Parallel nanochannels: visualizing DNA–protein interactions

To prove that, after passivating the glass surface using PEG (see Material and methods), our parallel device can be used to study protein binding without immobilization, we measured a sample containing 1 nM gapped dsDNA in the absence and presence of 10 nM of DNA polymerase I (Klenow fragment, KF). The nanochannels were imaged for 5 minutes obtaining ∼105 FRET efficiency readouts from single molecules flowing through the field of view; this allowed us to compute high quality FRET efficiency histograms (Fig. 2b).

The mean FRET efficiency for the DNA molecules in the absence of KF shows a single species centered around E* = 0.4. The addition of KF causes an increase of FRET efficiency to 0.6 which reflects the expected shortened donor–acceptor distance upon binding and DNA bending.31 We note that using freely diffusing molecules, we obtained a second independent readout for the binding in the form of the decreased apparent diffusion coefficient along the channel upon KF addition and complex formation from DDNA = 35.3 ± 0.3 μm2 s−1 to DDNA/KF = 30.6 ± 0.3 μm2 s−1.

Parallel nanochannels: resolving salt-dependent conformational equilibria of DNA hairpins

To compare the accessible dynamic range of FRET measurements in nanochannels with those of immobilized entities, we utilized DNA hairpins that can interconvert between an open (low FRET) and closed (high FRET) conformations. The chosen DNA hairpin is mostly open at 0 M NaCl and mostly closed at 1 M NaCl, while showing fast opening and closing at an intermediate concentration of 0.5 M NaCl.20 Upon addition of salt, we further note a small shift of the FRET peak of the open conformation due to a salt-depended compaction of the single stranded DNA overhang.32 The FRET histograms of the freely flowing DNA hairpins are similar to the immobilized ones (Fig. 3a), indicating that we access a broad FRET range and resolve the individual conformational states of “open” and “closed”. Combining consecutive localizations from individual molecules allowed us to obtain time traces that show opening and closing of individual DNA hairpins in real time (Fig. 3b).
image file: c8lc01175c-f3.tif
Fig. 3 Detecting conformational equilibria of DNA hairpins in nanochannels. (a) Single-molecule detection of DNA molecules immobilized or non-immobilized within parallel nanochannels.
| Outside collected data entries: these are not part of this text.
## src/rtl/bm_pkg.sv

```systemverilog
// Shared encodings for the bus-master register port.
// Assumes a 16-byte window with two channels at a stride of 8 bytes.
package bm_pkg;

    // Byte selected by the two low address bits inside a register area
    typedef enum logic [1:0] {
        SEL_CMD  = 2'd0,
        SEL_MODE = 2'd1,
        SEL_STS  = 2'd2,
        SEL_TIM  = 2'd3
    } bm_sel_e;

    // Status bit positions
    localparam int STS_ACT   = 0;
    localparam int STS_ERR   = 1;
    localparam int STS_IRQ   = 2;
    localparam int STS_CAP_L = 5;
    localparam int STS_CAP_H = 6;

    // Address bit that marks the descriptor-address area
    localparam int DESC_BIT  = 2;

    // Shared mode register bits owned by this port
    localparam logic [7:0] MODE_BLK_MASK = 8'h30;

endpackage

```

## src/rtl/bm_decode.sv

```systemverilog
// Address and size decoder. It turns one access into per-channel write
// strobes plus the channel and byte select used by the read mux.
// Assumes the channel index sits directly above the descriptor bit.
module bm_decode
    import bm_pkg::*;
#(
    parameter int NUM_CH = 2,
    parameter int ADDR_W = 4,
    localparam int CH_W  = (NUM_CH > 1) ? $clog2(NUM_CH) : 1
) (
    input  logic              clk,
    input  logic              rst_n,
    input  logic              acc_valid,
    input  logic              acc_write,
    input  logic [ADDR_W-1:0] acc_addr,
    input  logic [1:0]        acc_size,
    output logic              byte_ok,
    output logic              desc_hit,
    output logic [CH_W-1:0]   chan,
    output bm_sel_e           sel,
    output logic [NUM_CH-1:0] cmd_we,
    output logic [NUM_CH-1:0] sts_we,
    output logic [NUM_CH-1:0] tim_we,
    output logic              mode_we
);

    logic wr_hit;

    // Field extraction from the address and size
    always_comb begin
        byte_ok  = (acc_size == 2'd0);
        desc_hit = acc_addr[DESC_BIT];
        chan     = acc_addr[ADDR_W-1 -: CH_W];
        sel      = bm_sel_e'(acc_addr[1:0]);
        wr_hit   = acc_valid && acc_write && byte_ok && !desc_hit;
        mode_we  = wr_hit && (sel == SEL_MODE);
    end

    // Per-channel write strobes
    for (genvar c = 0; c < NUM_CH; c++) begin : g_strb
        always_comb begin
            cmd_we[c] = wr_hit && (chan == CH_W'(c)) && (sel == SEL_CMD);
            sts_we[c] = wr_hit && (chan == CH_W'(c)) && (sel == SEL_STS);
            tim_we[c] = wr_hit && (chan == CH_W'(c)) && (sel == SEL_TIM);
        end
    end

    AST_ONE_STROBE: assert property (@(posedge clk) disable iff (!rst_n)
        $onehot0({cmd_we, sts_we, tim_we, mode_we}));
    AST_WIDE_NO_STROBE: assert property (@(posedge clk) disable iff (!rst_n)
        (acc_valid && acc_size != 2'd0) |-> ({cmd_we, sts_we, tim_we, mode_we} == '0));
    AST_DESC_NO_STROBE: assert property (@(posedge clk) disable iff (!rst_n)
        (acc_valid && acc_addr[DESC_BIT]) |-> ({cmd_we, sts_we, tim_we, mode_we} == '0));

endmodule

```

## src/rtl/bm_chan.sv

```systemverilog
// One channel's stored bytes: command, status and timing.
// Status mixes an engine-owned active flag, engine-set flags that are
// cleared by writing ones (sets win), and two read/write bits.
module bm_chan
    import bm_pkg::*;
(
    input  logic       clk,
    input  logic       rst_n,
    input  logic [7:0] wdata,
    input  logic       cmd_we,
    input  logic       sts_we,
    input  logic       tim_we,
    input  logic       ev_act_set,
    input  logic       ev_act_clr,
    input  logic       ev_err_set,
    input  logic       ev_irq_set,
    output logic [7:0] cmd_q,
    output logic [7:0] sts_q,
    output logic [7:0] tim_q
);

    logic [7:0] sts_d;

    // Next status: software write first, then engine events on top
    always_comb begin
        sts_d = sts_q;
        if (sts_we) begin
            sts_d                     = 8'h00;
            sts_d[STS_CAP_H:STS_CAP_L] = wdata[STS_CAP_H:STS_CAP_L];
            sts_d[STS_IRQ:STS_ERR]     = sts_q[STS_IRQ:STS_ERR] & ~wdata[STS_IRQ:STS_ERR];
            sts_d[STS_ACT]            = sts_q[STS_ACT];
        end
        if (ev_err_set) sts_d[STS_ERR] = 1'b1;
        if (ev_irq_set) sts_d[STS_IRQ] = 1'b1;
        if (ev_act_clr) sts_d[STS_ACT] = 1'b0;
        if (ev_act_set) sts_d[STS_ACT] = 1'b1;
    end

    // Register update for all three bytes
    always_ff @(posedge clk) begin
        if (!rst_n) begin
            cmd_q <= 8'h00;
            sts_q <= 8'h00;
            tim_q <= 8'h00;
        end else begin
            if (cmd_we) cmd_q <= wdata;
            if (tim_we) tim_q <= wdata;
            sts_q <= sts_d;
        end
    end

    AST_CMD_HOLD: assert property (@(posedge clk) disable iff (!rst_n)
        !cmd_we |=> $stable(cmd_q));
    AST_TIM_HOLD: assert property (@(posedge clk) disable iff (!rst_n)
        !tim_we |=> $stable(tim_q));
    AST_ERR_SET_WINS: assert property (@(posedge clk) disable iff (!rst_n)
        ev_err_set |=> sts_q[STS_ERR]);
    AST_ERR_W1C: assert property (@(posedge clk) disable iff (!rst_n)
        (sts_we && wdata[STS_ERR] && !ev_err_set) |=> !sts_q[STS_ERR]);
    AST_IRQ_KEEP: assert property (@(posedge clk) disable iff (!rst_n)
        (!sts_we && !ev_irq_set) |=> $stable(sts_q[STS_IRQ]));
    AST_ACT_KEEP: assert property (@(posedge clk) disable iff (!rst_n)
        (!ev_act_set && !ev_act_clr) |=> $stable(sts_q[STS_ACT]));

endmodule

```

## src/rtl/bm_reg_port.sv

```systemverilog
// Bus-master register port for two channels. It decodes the 16-byte
// window, holds per-channel bytes, reads the shared mode register live
// and returns a replacement byte when the blocking bits are written.
// Assumes reads are combinational from the current address and size.
module bm_reg_port
    import bm_pkg::*;
#(
    parameter int NUM_CH = 2,
    parameter int ADDR_W = 4,
    parameter int DATA_W = 32,
    localparam int CH_W  = (NUM_CH > 1) ? $clog2(NUM_CH) : 1
) (
    input  logic                clk,
    input  logic                rst_n,
    input  logic                acc_valid,
    input  logic                acc_write,
    input  logic [ADDR_W-1:0]   acc_addr,
    input  logic [1:0]          acc_size,
    input  logic [7:0]          acc_wdata,
    output logic [DATA_W-1:0]   rdata,
    input  logic [7:0]          mode_in,
    output logic                mode_wr_en,
    output logic [7:0]          mode_wr_data,
    input  logic [NUM_CH-1:0]   ev_act_set,
    input  logic [NUM_CH-1:0]   ev_act_clr,
    input  logic [NUM_CH-1:0]   ev_err_set,
    input  logic [NUM_CH-1:0]   ev_irq_set,
    output logic [NUM_CH*8-1:0] cmd_out,
    output logic [NUM_CH*8-1:0] timing_out
);

    logic              byte_ok;
    logic              desc_hit;
    logic [CH_W-1:0]   chan;
    bm_sel_e           sel;
    logic [NUM_CH-1:0] cmd_we, sts_we, tim_we;
    logic              mode_we;
    logic [7:0]        cmd_q [NUM_CH];
    logic [7:0]        sts_q [NUM_CH];
    logic [7:0]        tim_q [NUM_CH];
    logic [7:0]        rd_byte;
    logic [DATA_W-1:0] ones;

    bm_decode #(.NUM_CH(NUM_CH), .ADDR_W(ADDR_W)) u_dec (
        .clk      (clk),
        .rst_n    (rst_n),
        .acc_valid(acc_valid),
        .acc_write(acc_write),
        .acc_addr (acc_addr),
        .acc_size (acc_size),
        .byte_ok  (byte_ok),
        .desc_hit (desc_hit),
        .chan     (chan),
        .sel      (sel),
        .cmd_we   (cmd_we),
        .sts_we   (sts_we),
        .tim_we   (tim_we),
        .mode_we  (mode_we)
    );

    for (genvar c = 0; c < NUM_CH; c++) begin : g_ch
        bm_chan u_ch (
            .clk       (clk),
            .rst_n     (rst_n),
            .wdata     (acc_wdata),
            .cmd_we    (cmd_we[c]),
            .sts_we    (sts_we[c]),
            .tim_we    (tim_we[c]),
            .ev_act_set(ev_act_set[c]),
            .ev_act_clr(ev_act_clr[c]),
            .ev_err_set(ev_err_set[c]),
            .ev_irq_set(ev_irq_set[c]),
            .cmd_q     (cmd_q[c]),
            .sts_q     (sts_q[c]),
            .tim_q     (tim_q[c])
        );
        assign cmd_out[c*8 +: 8]    = cmd_q[c];
        assign timing_out[c*8 +: 8] = tim_q[c];
    end

    // Mode write-back: replace only the blocking bits
    always_comb begin
        mode_wr_en   = mode_we;
        mode_wr_data = (mode_in & ~MODE_BLK_MASK) | (acc_wdata & MODE_BLK_MASK);
    end

    // Read mux: width-sized all-ones for wide accesses, byte otherwise
    always_comb begin
        case (acc_size)
            2'd0:    ones = DATA_W'(8'hFF);
            2'd1:    ones = DATA_W'(16'hFFFF);
            default: ones = '1;
        endcase
        case (sel)
            SEL_CMD:  rd_byte = cmd_q[chan];
            SEL_MODE: rd_byte = mode_in;
            SEL_STS:  rd_byte = sts_q[chan];
            default:  rd_byte = tim_q[chan];
        endcase
        if (!byte_ok || desc_hit) rdata = ones;
        else                      rdata = DATA_W'(rd_byte);
    end

    AST_MODE_KEEP_OTHERS: assert property (@(posedge clk) disable iff (!rst_n)
        mode_wr_en |-> ((mode_wr_data & ~MODE_BLK_MASK) == (mode_in & ~MODE_BLK_MASK)));
    AST_MODE_ONLY_ON_WRITE: assert property (@(posedge clk) disable iff (!rst_n)
        mode_wr_en |-> (acc_valid && acc_write && acc_size == 2'd0));
    AST_RESET_CLEAN: assert property (@(posedge clk)
        $rose(rst_n) |-> (cmd_out == '0 && timing_out == '0));

endmodule

```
The conformational equilibrium of DNA hairpins is salt dependent; DNA hairpins are mostly open (low FRET) at [NaCl] = 0 M; the conformational equilibrium shifts towards the closed state (high FRET) with increasing salt concentrations. The DNA hairpin shows similar behavior when imaged in parallel nanochannels compared to a standard immobilized sample. For full E*/S histograms see ESI Fig. S7b. (b) Single-molecule time traces obtained from tracking individual molecules flowing through the channels at [NaCl] = 0.5 M. The AA signal (blue trace) remains largely constant. The clear anti-correlation of the DD (green trace) and the DA (red trace) signal and the resulting FRET time traces (black trace) indicate conformational changes in the millisecond timescale of the DNA hairpin during its passage. Dashed vertical lines are added for visual guidance indicating the expected FRET efficiencies of the open and closed DNA hairpin conformation, respectively. (c–e) Mixing of a high salt solution [NaCl] = 1 M with DNA hairpins [NaCl] = 0 M at increasing flow speeds. Center: binned maps (4 × 4 camera pixels per bin), in which color represents the median FRET efficiency and opacity indicates the number of localizations in a bin over the time span of the measurement. Given the low Péclet number, axial diffusion of the DNA hairpin in the salt inlet is visible at lower flow speeds (given with 95% interval of confidence) (c and d) but becomes negligible at the highest one (e). Top: FRET histograms reconstructed from the inlet (boxed region); the salt diffuses into the inlet channel of the hairpin stabilizing the closed conformation of the hairpin at the lowest flow rate; this effect decreases at higher flow rates. Bottom: FRET histograms reconstructed below the T-junction (boxed region); at higher flow speed, the concentration of the salt in the outlet decreases because the effect of axial diffusion becomes less prevalent originating a rise in the open conformation compared to the lower flow speeds.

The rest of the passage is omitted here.